Pongo la tabla porque viene en las diapositivas pero no ha dicho nada en clase. Excepto el
síndrome de Hunter, que está ligado al cromosoma X y es de herencia recesiva, todos los
trastornos de los mucopolisacáridos se heredan de modo autosómico recesivo.
Además de las mucopolisacaridosis podemos encontrar otros trastornos del almacenamiento
lisosómico (mirar tabla de arriba), heredadas con un patrón autosómico recesivo (excepto la
enfermedad de Fabry, que tiene una herencia recesiva ligada al X). Entre las tres más citadas
encontramos: la enfermedad de Tay-Sachs, la enfermedad de Gaucher y la enfermedad de
Niemann-Pick.

 Enfermedad de Tay-Sachs
La enfermedad de Tay-Sachs infantil es un trastorno autosómico recesivo del almacenamiento
de los lisosomas, en el que se aprecia una deficiencia de la enzima β-hexosaminidasa A
(HEXA). Esto lleva a una acumulación del sustrato, el gangliósido GM2, en los lisosomas
neuronales.

Tal acumulación lesiona las neuronas


y produce ceguera, crisis convulsivas,
hipotonía y muerte hacia la edad de 5
años; no tiene tratamiento y siempre
es letal. Es muy típico de esta
enfermedad la aparición de manchas
rojo cereza en la mácula,
características de una atrofia óptica
que conduce hacia una ceguera
rápida y progresiva.

El gen que codifica a esta enzima se


encuentra en el brazo largo del
cromosoma 15 (15q24.1) y se
encuentra compuesto por 14 exones.
El 80% de las mutaciones que se traducen en esta enfermedad ocurren sobre el exón 11, del
cromosoma 15 mediante la inserción de 4 pb (+TATC).

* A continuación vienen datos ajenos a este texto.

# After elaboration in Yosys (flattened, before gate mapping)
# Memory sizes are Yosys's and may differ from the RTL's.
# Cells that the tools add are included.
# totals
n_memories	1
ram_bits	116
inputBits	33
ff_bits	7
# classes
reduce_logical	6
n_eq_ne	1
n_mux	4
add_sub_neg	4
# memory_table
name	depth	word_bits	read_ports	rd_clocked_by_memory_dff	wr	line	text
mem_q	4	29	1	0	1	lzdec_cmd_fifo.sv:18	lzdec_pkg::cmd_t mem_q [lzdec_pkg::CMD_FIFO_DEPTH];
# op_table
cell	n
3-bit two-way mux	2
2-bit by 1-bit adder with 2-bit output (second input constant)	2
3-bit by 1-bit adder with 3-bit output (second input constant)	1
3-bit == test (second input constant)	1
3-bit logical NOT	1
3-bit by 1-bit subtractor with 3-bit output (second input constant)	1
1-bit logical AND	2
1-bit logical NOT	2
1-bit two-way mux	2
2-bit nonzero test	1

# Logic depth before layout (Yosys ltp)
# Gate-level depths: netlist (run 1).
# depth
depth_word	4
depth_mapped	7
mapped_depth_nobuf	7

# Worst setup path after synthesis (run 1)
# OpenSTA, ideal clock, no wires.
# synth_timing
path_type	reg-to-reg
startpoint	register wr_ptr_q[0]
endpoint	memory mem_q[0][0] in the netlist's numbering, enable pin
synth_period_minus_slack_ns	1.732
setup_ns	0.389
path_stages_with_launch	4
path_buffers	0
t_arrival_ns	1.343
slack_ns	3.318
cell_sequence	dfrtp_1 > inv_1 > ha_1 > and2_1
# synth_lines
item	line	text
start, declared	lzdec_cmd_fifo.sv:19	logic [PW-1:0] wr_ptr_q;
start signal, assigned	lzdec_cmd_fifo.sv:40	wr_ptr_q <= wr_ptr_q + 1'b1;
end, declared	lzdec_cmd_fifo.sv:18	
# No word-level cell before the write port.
File: src/hw/rtl/lzdec_pkg.sv
// ----------------------------------------------------------------------------
// lzdec_pkg
// Shared types and constants for the LZ77 token stream decoder.
// ----------------------------------------------------------------------------
package lzdec_pkg;

	localparam int DEF_HISTORY_DEPTH    = 65536;
	localparam int DEF_BYTES_PER_RESULT = 4;
	localparam int MAX_LANES            = 4;

	// offset vs. produced-count arithmetic (16-bit offset, count up to 65536)
	localparam int CMP_W = 17;

	localparam int CMD_FIFO_DEPTH = 4;

	localparam logic [7:0] TAG_LITERAL = 8'h00;
	localparam logic [7:0] TAG_MATCH   = 8'h01;

	typedef enum logic [2:0] {
		PH_TAG,
		PH_LIT,
		PH_OFF_LO,
		PH_OFF_HI,
		PH_LEN
	} phase_t;

	typedef enum logic [1:0] {
		ST_OK,
		ST_BAD_TAG,
		ST_TRUNC,
		ST_BAD_REF
	} status_t;

	typedef enum logic [1:0] {
		CMD_NOP,
		CMD_LIT,
		CMD_MATCH,
		CMD_FAULT
	} cmd_kind_t;

	typedef enum logic [1:0] {
		BK_IDLE,
		BK_EXEC,
		BK_COPY
	} back_state_t;

	// one decoded token handed from parser to copy engine
	typedef struct packed {
		cmd_kind_t   kind;
		logic [7:0]  data;    // literal byte or match length
		logic [15:0] offset;
		status_t     status;
		logic        eos;
	} cmd_t;

endpackage

File: src/hw/rtl/lzdec_front.sv
// ----------------------------------------------------------------------------
// lzdec_front
// Token parser: takes one stream byte per transfer, tracks the token phase
// and hands complete tokens and faults to the command queue.
// ----------------------------------------------------------------------------
module lzdec_front (
	input  logic              clk,
	input  logic              arst_n,
	input  logic              in_valid,
	output logic              in_stall,
	input  logic [7:0]        in_byte,
	input  logic              end_of_stream,
	output logic              push,
	output lzdec_pkg::cmd_t   push_cmd,
	input  logic              fifo_full
);

	lzdec_pkg::phase_t phase_q, phase_d;
	logic              halted_q, halted_d;
	logic [7:0]        off_lo_q, off_lo_d;
	logic [7:0]        off_hi_q, off_hi_d;
	logic              accept;
	logic              need_cmd;

	assign in_stall = fifo_full;
	assign accept   = in_valid && !fifo_full;
	assign push     = accept && need_cmd;

	always_ff @(posedge clk or negedge arst_n) begin
		if (!arst_n) begin
			phase_q  <= lzdec_pkg::PH_TAG;
			halted_q <= 1'b0;
			off_lo_q <= '0;
			off_hi_q <= '0;
		end else if (accept) begin
			phase_q  <= phase_d;
			halted_q <= halted_d;
			off_lo_q <= off_lo_d;
			off_hi_q <= off_hi_d;
		end
	end

	always_comb begin
		phase_d  = phase_q;
		halted_d = halted_q;
		off_lo_d = off_lo_q;
		off_hi_d = off_hi_q;
		need_cmd = 1'b0;

		push_cmd.kind   = lzdec_pkg::CMD_NOP;
		push_cmd.data   = in_byte;
		push_cmd.offset = {off_hi_q, off_lo_q};
		push_cmd.status = lzdec_pkg::ST_OK;
		push_cmd.eos    = end_of_stream;

		if (halted_q) begin
			// back end still has to restart its window on end of stream
			need_cmd = end_of_stream;
		end else begin
			unique case (phase_q)
				lzdec_pkg::PH_TAG: begin
					if (in_byte == lzdec_pkg::TAG_LITERAL) begin
						phase_d = lzdec_pkg::PH_LIT;
					end else if (in_byte == lzdec_pkg::TAG_MATCH) begin
						phase_d = lzdec_pkg::PH_OFF_LO;
					end else begin
						halted_d        = 1'b1;
						need_cmd        = 1'b1;
						push_cmd.kind   = lzdec_pkg::CMD_FAULT;
						push_cmd.status = lzdec_pkg::ST_BAD_TAG;
					end
				end
				lzdec_pkg::PH_LIT: begin
					need_cmd      = 1'b1;
					push_cmd.kind = lzdec_pkg::CMD_LIT;
					phase_d       = lzdec_pkg::PH_TAG;
				end
				lzdec_pkg::PH_OFF_LO: begin
					off_lo_d = in_byte;
					phase_d  = lzdec_pkg::PH_OFF_HI;
				end
				lzdec_pkg::PH_OFF_HI: begin
					off_hi_d = in_byte;
					phase_d  = lzdec_pkg::PH_LEN;
				end
				lzdec_pkg::PH_LEN: begin
					need_cmd      = 1'b1;
					push_cmd.kind = lzdec_pkg::CMD_MATCH;
					phase_d       = lzdec_pkg::PH_TAG;
				end
				default: begin
					phase_d = lzdec_pkg::PH_TAG;
				end
			endcase

			// token left open at end of stream
			if (end_of_stream && !halted_d && phase_d != lzdec_pkg::PH_TAG) begin
				need_cmd        = 1'b1;
				push_cmd.kind   = lzdec_pkg::CMD_FAULT;
				push_cmd.status = lzdec_pkg::ST_TRUNC;
			end
		end

		if (end_of_stream) begin
			phase_d  = lzdec_pkg::PH_TAG;
			halted_d = 1'b0;
			off_lo_d = '0;
			off_hi_d = '0;
		end
	end

endmodule

File: config.mk
export PLATFORM = sky130hd
export DESIGN_NAME = lzdec_front
export DESIGN_NICKNAME = d
export VERILOG_FILES = /design/src/hw/rtl/lzdec_pkg.sv /design/src/hw/rtl/lzdec_front.sv
export SDC_FILE = /design/constraint.sdc
export NUM_CORES = 1
export LEC_CHECK = 0
export BUFFER_PORTS_ARGS = -buffer_cell sky130_fd_sc_hd__buf_4
export CAP_MARGIN = 20
export CORE_ASPECT_RATIO = 0.75
export CORE_MARGIN = 10
export CORE_UTILIZATION = 52
export CTS_CLUSTER_DIAMETER = 200
export DETAILED_ROUTE_END_ITERATION = 8
export PLACE_DENSITY = 0.85
export RECOVER_POWER = 50
export SLEW_MARGIN = 20
export SYNTH_ARGS = -nofsm -noshare
export SYNTH_HDL_FRONTEND = slang
export SYNTH_SLANG_ARGS = --single-unit
File: constraint.sdc
create_clock -name clk -period 2.82 [get_ports clk]
set_input_delay 0.564 -clock clk [delete_from_list [all_inputs] [get_ports clk]]
set_output_delay 0.564 -clock clk [all_outputs]
set_load 0.03 [all_outputs]
`src/ccr_pkg.sv`:
```
// Package for the contrast ratio core: payload types, controller codes and the sRGB ROM.
`default_nettype none

package ccr_pkg;

   // Parameter defaults
   localparam int RATIO_FRAC_BITS_DEF = 8;
   localparam int COUNT_BITS_DEF      = 16;

   // Fixed field widths
   localparam int CHAN_W      = 8;
   localparam int RATIO_OUT_W = 13;
   localparam int COUNT_OUT_W = 16;
   localparam int THRESH_W    = 13;
   localparam int LIN_W       = 16;
   localparam int ACC_W       = 32;
   localparam int LUM_W       = 16;
   localparam int OFS_W       = 17;

   localparam logic [THRESH_W-1:0] THRESH_RESET = 13'd1152;
   localparam logic [OFS_W-1:0]    LUM_OFFSET   = 17'd3277;

   // Luminance weights, Q0.16
   localparam logic [LIN_W-1:0] W_RED   = 16'd13933;
   localparam logic [LIN_W-1:0] W_GREEN = 16'd46871;
   localparam logic [LIN_W-1:0] W_BLUE  = 16'd4732;

   // Color channel codes for the luminance steps
   localparam logic [1:0] CH_RED   = 2'd0;
   localparam logic [1:0] CH_GREEN = 2'd1;
   localparam logic [1:0] CH_BLUE  = 2'd2;

   // One input item
   typedef struct packed {
      logic [CHAN_W-1:0] fg_red;
      logic [CHAN_W-1:0] fg_green;
      logic [CHAN_W-1:0] fg_blue;
      logic [CHAN_W-1:0] bg_red;
      logic [CHAN_W-1:0] bg_green;
      logic [CHAN_W-1:0] bg_blue;
      logic              start_series;
   } req_type;

   // One result item
   typedef struct packed {
      logic [RATIO_OUT_W-1:0] ratio_q8;
      logic                   below_flag;
      logic [RATIO_OUT_W-1:0] worst_q8;
      logic [COUNT_OUT_W-1:0] below_count;
   } rsp_type;

   // Controller states
   typedef enum logic [2:0] {
      ST_IDLE,
      ST_LUM,
      ST_PREP,
      ST_DIV,
      ST_DONE
   } state_type;

   // Controller to datapath
   typedef struct packed {
      logic       load;
      logic       lum;
      logic [1:0] ch;
      logic       prep;
      logic       div;
      logic       commit;
   } cmd_type;

   // Datapath to controller
   typedef struct packed {
      logic out_stall;
   } status_type;

   // Linearization table, built at elaboration
   typedef logic [255:0][LIN_W-1:0] lin_rom_type;

   function automatic lin_rom_type build_lin_rom();
      lin_rom_type rom;
      logic [63:0] e;
      logic [63:0] p;
      logic [63:0] r;
      logic [63:0] s;
      logic [63:0] q;
      logic [63:0] t;
      logic [63:0] q2;
      logic [63:0] q4;
      logic [63:0] q5;
      rom = '0;
      for (int c = 0; c < 256; c++) begin
         if (c <= 10) begin
            // linear segment, rounded
            e = (64'(c) * 64'd6553600 + 64'd164730) / 64'd329460;
         end else begin
            p = 64'd40 * 64'(c) + 64'd561;
            r = (p << 32) / 64'd10761;
            if (r > 64'hFFFF_FFFF) begin
               r = 64'hFFFF_FFFF;
            end
            s = (r * r) >> 32;
            q = 64'd0;
            // bitwise search for the fifth root of s
            for (int b = 31; b >= 0; b--) begin
               t  = q | (64'd1 << b);
               q2 = (t * t) >> 32;
               q4 = (q2 * q2) >> 32;
               q5 = (q4 * t) >> 32;
               if (q5 <= s) begin
                  q = t;
               end
            end
            e = (((s * q) >> 32) + 64'd32768) >> 16;
            if (e > 64'd65535) begin
               e = 64'd65535;
            end
         end
         rom[c] = e[LIN_W-1:0];
      end
      return rom;
   endfunction

   localparam lin_rom_type LIN_ROM = build_lin_rom();

endpackage

`default_nettype wire

```
`src/ccr_ctrl.sv`:
```
// Controller state machine: sequences luminance, divide and commit for one item.
`default_nettype none

module ccr_ctrl
   import ccr_pkg::*;
#(
   parameter int RATIO_FRAC_BITS = RATIO_FRAC_BITS_DEF
) (
   input  wire logic       clock,
   input  wire logic       reset,
   input  wire logic       req_valid,
   output logic            req_ready,
   input  wire status_type status,
   output cmd_type         cmd
);

   localparam int RATIO_W = RATIO_FRAC_BITS + 5;
   localparam int DCNT_W  = $clog2(RATIO_W);
   localparam logic [DCNT_W-1:0] DCNT_LAST = DCNT_W'(RATIO_W - 1);

   state_type         state_ff, state_in;
   logic [1:0]        lum_cnt_ff, lum_cnt_in;
   logic [DCNT_W-1:0] div_cnt_ff, div_cnt_in;

   // State and step counters
   always_ff @(posedge clock) begin
      if (reset) begin
         state_ff   <= ST_IDLE;
         lum_cnt_ff <= CH_RED;
         div_cnt_ff <= '0;
      end else begin
         state_ff   <= state_in;
         lum_cnt_ff <= lum_cnt_in;
         div_cnt_ff <= div_cnt_in;
      end
   end

   assign lum_cnt_in = (state_ff == ST_LUM) ? lum_cnt_ff + 2'd1 : CH_RED;
   assign div_cnt_in = (state_ff == ST_DIV) ? div_cnt_ff + DCNT_W'(1) : '0;

   // Next state
   always_comb begin
      state_in = state_ff;
      case (state_ff)
         ST_IDLE: begin
            if (req_valid) state_in = ST_LUM;
         end
         ST_LUM: begin
            if (lum_cnt_ff == CH_BLUE) state_in = ST_PREP;
         end
         ST_PREP: begin
            state_in = ST_DIV;
         end
         ST_DIV: begin
            if (div_cnt_ff == DCNT_LAST) state_in = ST_DONE;
         end
         ST_DONE: begin
            if (!status.out_stall) state_in = ST_IDLE;
         end
         default: begin
            state_in = ST_IDLE;
         end
      endcase
   end

   // Outputs
   always_comb begin
      req_ready  = 1'b0;
      cmd        = '0;
      cmd.ch     = lum_cnt_ff;
      case (state_ff)
         ST_IDLE: begin
            req_ready = 1'b1;
            cmd.load  = req_valid;
         end
         ST_LUM: begin
            cmd.lum = 1'b1;
         end
         ST_PREP: begin
            cmd.prep = 1'b1;
         end
         ST_DIV: begin
            cmd.div = 1'b1;
         end
         ST_DONE: begin
            cmd.commit = !status.out_stall;
         end
         default: begin
            req_ready = 1'b0;
         end
      endcase
   end

endmodule

`default_nettype wire

```
`src/ccr_datapath.sv`:
```
// Datapath: ROM lookup, luminance sums, restoring divider, series state, result register.
`default_nettype none

module ccr_datapath
   import ccr_pkg::*;
#(
   parameter int RATIO_FRAC_BITS = RATIO_FRAC_BITS_DEF,
   parameter int COUNT_BITS      = COUNT_BITS_DEF
) (
   input  wire logic                clock,
   input  wire logic                reset,
   input  wire cmd_type             cmd,
   output status_type               status,
   input  wire req_type             req_data,
   input  wire logic [THRESH_W-1:0] threshold,
   output logic                     rsp_valid,
   input  wire logic                rsp_ready,
   output rsp_type                  rsp_data
);

   localparam int RATIO_W = RATIO_FRAC_BITS + 5;
   localparam logic [RATIO_W-1:0]    WORST_RESET = RATIO_W'(21) << RATIO_FRAC_BITS;
   localparam logic [COUNT_BITS-1:0] COUNT_MAX   = {COUNT_BITS{1'b1}};

   req_type              item_ff;
   logic [ACC_W-1:0]     acc_fg_ff, acc_fg_in;
   logic [ACC_W-1:0]     acc_bg_ff, acc_bg_in;
   logic [OFS_W-1:0]     rem_ff, rem_in;
   logic [OFS_W-1:0]     den_ff, den_in;
   logic [RATIO_W-1:0]   bits_ff, bits_in;
   logic [RATIO_W-1:0]   quot_ff, quot_in;
   logic [RATIO_W-1:0]   worst_ff, worst_in;
   logic [COUNT_BITS-1:0] count_ff, count_in;
   logic                 rsp_valid_ff, rsp_valid_in;
   rsp_type              rsp_data_ff, rsp_data_in;

   logic [CHAN_W-1:0]    fg_code, bg_code;
   logic [LIN_W-1:0]     weight;
   logic [ACC_W-1:0]     prod_fg, prod_bg;
   logic [LUM_W-1:0]     lum_fg, lum_bg, lum_hi, lum_lo;
   logic [OFS_W-1:0]     num_ofs;
   logic [OFS_W:0]       trial;
   logic                 trial_ge;
   logic                 below;
   logic [RATIO_W+THRESH_W-1:0]    ratio_ext, thresh_ext;
   logic [RATIO_W+RATIO_OUT_W-1:0] ratio_wide, worst_wide;
   logic [COUNT_BITS+COUNT_OUT_W-1:0] count_wide;

   assign status.out_stall = rsp_valid_ff && !rsp_ready;

   // Capture the item
   always_ff @(posedge clock) begin
      if (cmd.load) item_ff <= req_data;
   end

   // Channel select and weighted linear values
   always_comb begin
      case (cmd.ch)
         CH_RED: begin
            fg_code = item_ff.fg_red;
            bg_code = item_ff.bg_red;
            weight  = W_RED;
         end
         CH_GREEN: begin
            fg_code = item_ff.fg_green;
            bg_code = item_ff.bg_green;
            weight  = W_GREEN;
         end
         CH_BLUE: begin
            fg_code = item_ff.fg_blue;
            bg_code = item_ff.bg_blue;
            weight  = W_BLUE;
         end
         default: begin
            fg_code = '0;
            bg_code = '0;
            weight  = '0;
         end
      endcase
   end

   assign prod_fg = ACC_W'(LIN_ROM[fg_code]) * ACC_W'(weight);
   assign prod_bg = ACC_W'(LIN_ROM[bg_code]) * ACC_W'(weight);

   // Luminance accumulators, one channel per cycle
   always_comb begin
      acc_fg_in = acc_fg_ff;
      acc_bg_in = acc_bg_ff;
      if (cmd.load) begin
         acc_fg_in = '0;
         acc_bg_in = '0;
      end else if (cmd.lum) begin
         acc_fg_in = acc_fg_ff + prod_fg;
         acc_bg_in = acc_bg_ff + prod_bg;
      end
   end

   always_ff @(posedge clock) begin
      acc_fg_ff <= acc_fg_in;
      acc_bg_ff <= acc_bg_in;
   end

   // Order the luminances and offset them
   assign lum_fg  = acc_fg_ff[ACC_W-1:ACC_W-LUM_W];
   assign lum_bg  = acc_bg_ff[ACC_W-1:ACC_W-LUM_W];
   assign lum_hi  = (lum_fg > lum_bg) ? lum_fg : lum_bg;
   assign lum_lo  = (lum_fg > lum_bg) ? lum_bg : lum_fg;
   assign num_ofs = OFS_W'(lum_hi) + LUM_OFFSET;

   // Restoring divider, one quotient bit per cycle; quotient fits in RATIO_W bits,
   // so the partial remainder starts with the numerator's top bits
   assign trial    = {rem_ff, bits_ff[RATIO_W-1]};
   assign trial_ge = trial >= {1'b0, den_ff};

   always_comb begin
      rem_in  = rem_ff;
      den_in  = den_ff;
      bits_in = bits_ff;
      quot_in = quot_ff;
      if (cmd.prep) begin
         rem_in  = {5'd0, num_ofs[OFS_W-1:5]};
         den_in  = OFS_W'(lum_lo) + LUM_OFFSET;
         bits_in = {num_ofs[4:0], {RATIO_FRAC_BITS{1'b0}}};
         quot_in = '0;
      end else if (cmd.div) begin
         rem_in  = trial_ge ? OFS_W'(trial - {1'b0, den_ff}) : trial[OFS_W-1:0];
         bits_in = bits_ff << 1;
         quot_in = {quot_ff[RATIO_W-2:0], trial_ge};
      end
   end

   always_ff @(posedge clock) begin
      rem_ff  <= rem_in;
      den_ff  <= den_in;
      bits_ff <= bits_in;
      quot_ff <= quot_in;
   end

   // Series state
   assign ratio_ext  = {{THRESH_W{1'b0}}, quot_ff};
   assign thresh_ext = {{RATIO_W{1'b0}}, threshold};
   assign below      = ratio_ext < thresh_ext;

   always_comb begin
      worst_in = worst_ff;
      count_in = count_ff;
      if (cmd.commit) begin
         if (item_ff.start_series) begin
            worst_in = quot_ff;
            count_in = {{(COUNT_BITS-1){1'b0}}, below};
         end else begin
            if (quot_ff < worst_ff) worst_in = quot_ff;
            if (below && count_ff != COUNT_MAX) count_in = count_ff + COUNT_BITS'(1);
         end
      end
   end

   always_ff @(posedge clock) begin
      if (reset) begin
         worst_ff <= WORST_RESET;
         count_ff <= '0;
      end else begin
         worst_ff <= worst_in;
         count_ff <= count_in;
      end
   end

   // Result register
   assign ratio_wide = {{RATIO_OUT_W{1'b0}}, quot_ff};
   assign worst_wide = {{RATIO_OUT_W{1'b0}}, worst_in};
   assign count_wide = {{COUNT_OUT_W{1'b0}}, count_in};

   always_comb begin
      rsp_valid_in = rsp_valid_ff;
      rsp_data_in  = rsp_data_ff;
      if (cmd.commit) begin
         rsp_valid_in            = 1'b1;
         rsp_data_in.ratio_q8    = ratio_wide[RATIO_OUT_W-1:0];
         rsp_data_in.below_flag  = below;
         rsp_data_in.worst_q8    = worst_wide[RATIO_OUT_W-1:0];
         rsp_data_in.below_count = count_wide[COUNT_OUT_W-1:0];
      end else if (rsp_ready) begin
         rsp_valid_in = 1'b0;
      end
   end

   always_ff @(posedge clock) begin
      if (reset) begin
         rsp_valid_ff <= 1'b0;
      end else begin
         rsp_valid_ff <= rsp_valid_in;
      end
   end

   always_ff @(posedge clock) begin
      rsp_data_ff <= rsp_data_in;
   end

   assign rsp_valid = rsp_valid_ff;
   assign rsp_data  = rsp_data_ff;

endmodule

`default_nettype wire

```
`src/color_contrast_ratio_core.sv`:
```
// Top level of the contrast ratio core: register port, controller and datapath.
//
//   port group   direction  handshake              payload
//   req_*        in         req_valid/req_ready    req_type (two colors, start flag)
//   rsp_*        out        rsp_valid/rsp_ready    rsp_type (ratio, flag, worst, count)
//   APB          in         psel/penable/pwrite    threshold register at address 0
//
// From accept to result an item passes an accept step, three luminance steps
// (one channel per cycle), a setup step, the restoring divider (one quotient
// bit per cycle) and a commit step.
// A new item is taken after commit while the previous result may still wait.
// Commit holds while the result register is full and not taken.
// Reset clears control and the count, and sets the threshold to THRESH_RESET and the running minimum to WORST_RESET.
`default_nettype none

module color_contrast_ratio_core
   import ccr_pkg::*;
#(
   parameter int RATIO_FRAC_BITS = RATIO_FRAC_BITS_DEF,
   parameter int COUNT_BITS      = COUNT_BITS_DEF
) (
   input  wire logic        clock,
   input  wire logic        reset,
   input  wire logic        req_valid,
   output logic             req_ready,
   input  wire req_type     req_data,
   output logic             rsp_valid,
   input  wire logic        rsp_ready,
   output rsp_type          rsp_data,
   input  wire logic        psel,
   input  wire logic        penable,
   input  wire logic        pwrite,
   input  wire logic [2:0]  paddr,
   input  wire logic [31:0] pwdata,
   output logic [31:0]      prdata,
   output logic             pready
);

   logic [THRESH_W-1:0] threshold_ff, threshold_in;
   logic                thr_sel;
   cmd_type             cmd;
   status_type          status;

   // Register port
   assign pready  = 1'b1;
   assign thr_sel = (paddr[2] == 1'b0);
   assign prdata  = thr_sel ? {{(32-THRESH_W){1'b0}}, threshold_ff} : 32'd0;

   assign threshold_in = (psel && penable && pwrite && thr_sel)
                       ? pwdata[THRESH_W-1:0] : threshold_ff;

   always_ff @(posedge clock) begin
      if (reset) begin
         threshold_ff <= THRESH_RESET;
      end else begin
         threshold_ff <= threshold_in;
      end
   end

   // Controller
   ccr_ctrl #(
      .RATIO_FRAC_BITS (RATIO_FRAC_BITS)
   ) u_ctrl (
      .clock     (clock),
      .reset     (reset),
      .req_valid (req_valid),
      .req_ready (req_ready),
      .status    (status),
      .cmd       (cmd)
   );

   // Datapath
   ccr_datapath #(
      .RATIO_FRAC_BITS (RATIO_FRAC_BITS),
      .COUNT_BITS      (COUNT_BITS)
   ) u_datapath (
      .clock     (clock),
      .reset     (reset),
      .cmd       (cmd),
      .status    (status),
      .req_data  (req_data),
      .threshold (threshold_ff),
      .rsp_valid (rsp_valid),
      .rsp_ready (rsp_ready),
      .rsp_data  (rsp_data)
   );

`ifndef ASSERT_OFF
   // Commit never overwrites a result that is still waiting
   a_no_overwrite: assert property (@(posedge clock) disable iff (reset)
      cmd.commit |-> !(rsp_valid && !rsp_ready))
      else $error("result overwritten while held");

   // A commit always presents an item next cycle
   a_commit_shows: assert property (@(posedge clock) disable iff (reset)
      cmd.commit |=> rsp_valid)
      else $error("commit without result");

   // No item is accepted while one is in the divider or committing
   a_one_in_flight: assert property (@(posedge clock) disable iff (reset)
      (req_valid && req_ready) |-> (!cmd.div && !cmd.commit && !cmd.lum))
      else $error("item accepted during work");
`endif

endmodule

`default_nettype wire
```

Se presenta con una prevalencia de 1/3.600 recién nacidos, siendo especialmente frecuente
en los judíos asquenazíes*, donde existe una frecuencia aproximada de heterocigotos de 1 de
cada 30 individuos.

*Nota: Por consiguiente esta población es una candidata razonable para la detección de
individuos portadores de la enfermedad. Dado que la enfermedad siempre es mortal, opciones
como la interrupción del embarazo o la inseminación artificial por donantes no portadores son
aceptables para la mayoría de parejas.